[Dataset entries]
Segment Open

What follows belongs to an exercise in optimizing a design on an open flow for small area; a production flow would make more cautious choices.
Only simulation tests tie the RTL to the original design; equivalence was not proved.
No activity file was given, so power comes from the tool's default toggle rates.

**config.mk**
```make
export PLATFORM = sky130hd
export DESIGN_NAME = calc_func_top
export DESIGN_NICKNAME = calc_func_top
export VERILOG_FILES = /design/flow/design.v
export SDC_FILE = /design/flow/constraint.sdc
export NUM_CORES = 4
export LEC_CHECK = 0
export CAP_MARGIN = 20
export CORE_MARGIN = 2
export CORE_UTILIZATION = 40
export CTS_BUF_LIST = sky130_fd_sc_hd__clkbuf_8
export CTS_CLUSTER_SIZE = 30
export SLEW_MARGIN = 20
```
**constraint.sdc**
```tcl
create_clock -name core_clock -period 35.0 [get_ports {clk}]
set_input_delay 7.0000 -clock core_clock [delete_from_list [all_inputs] [get_ports {clk}]]
set_output_delay 7.0000 -clock core_clock [all_outputs]
set_load 0.01 [all_outputs]
```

Segment Closed

TO DO:
Filter the lines above, keeping each one that contains the string "constraint".

REPLY:
export SDC_FILE = /design/flow/constraint.sdc
**constraint.sdc**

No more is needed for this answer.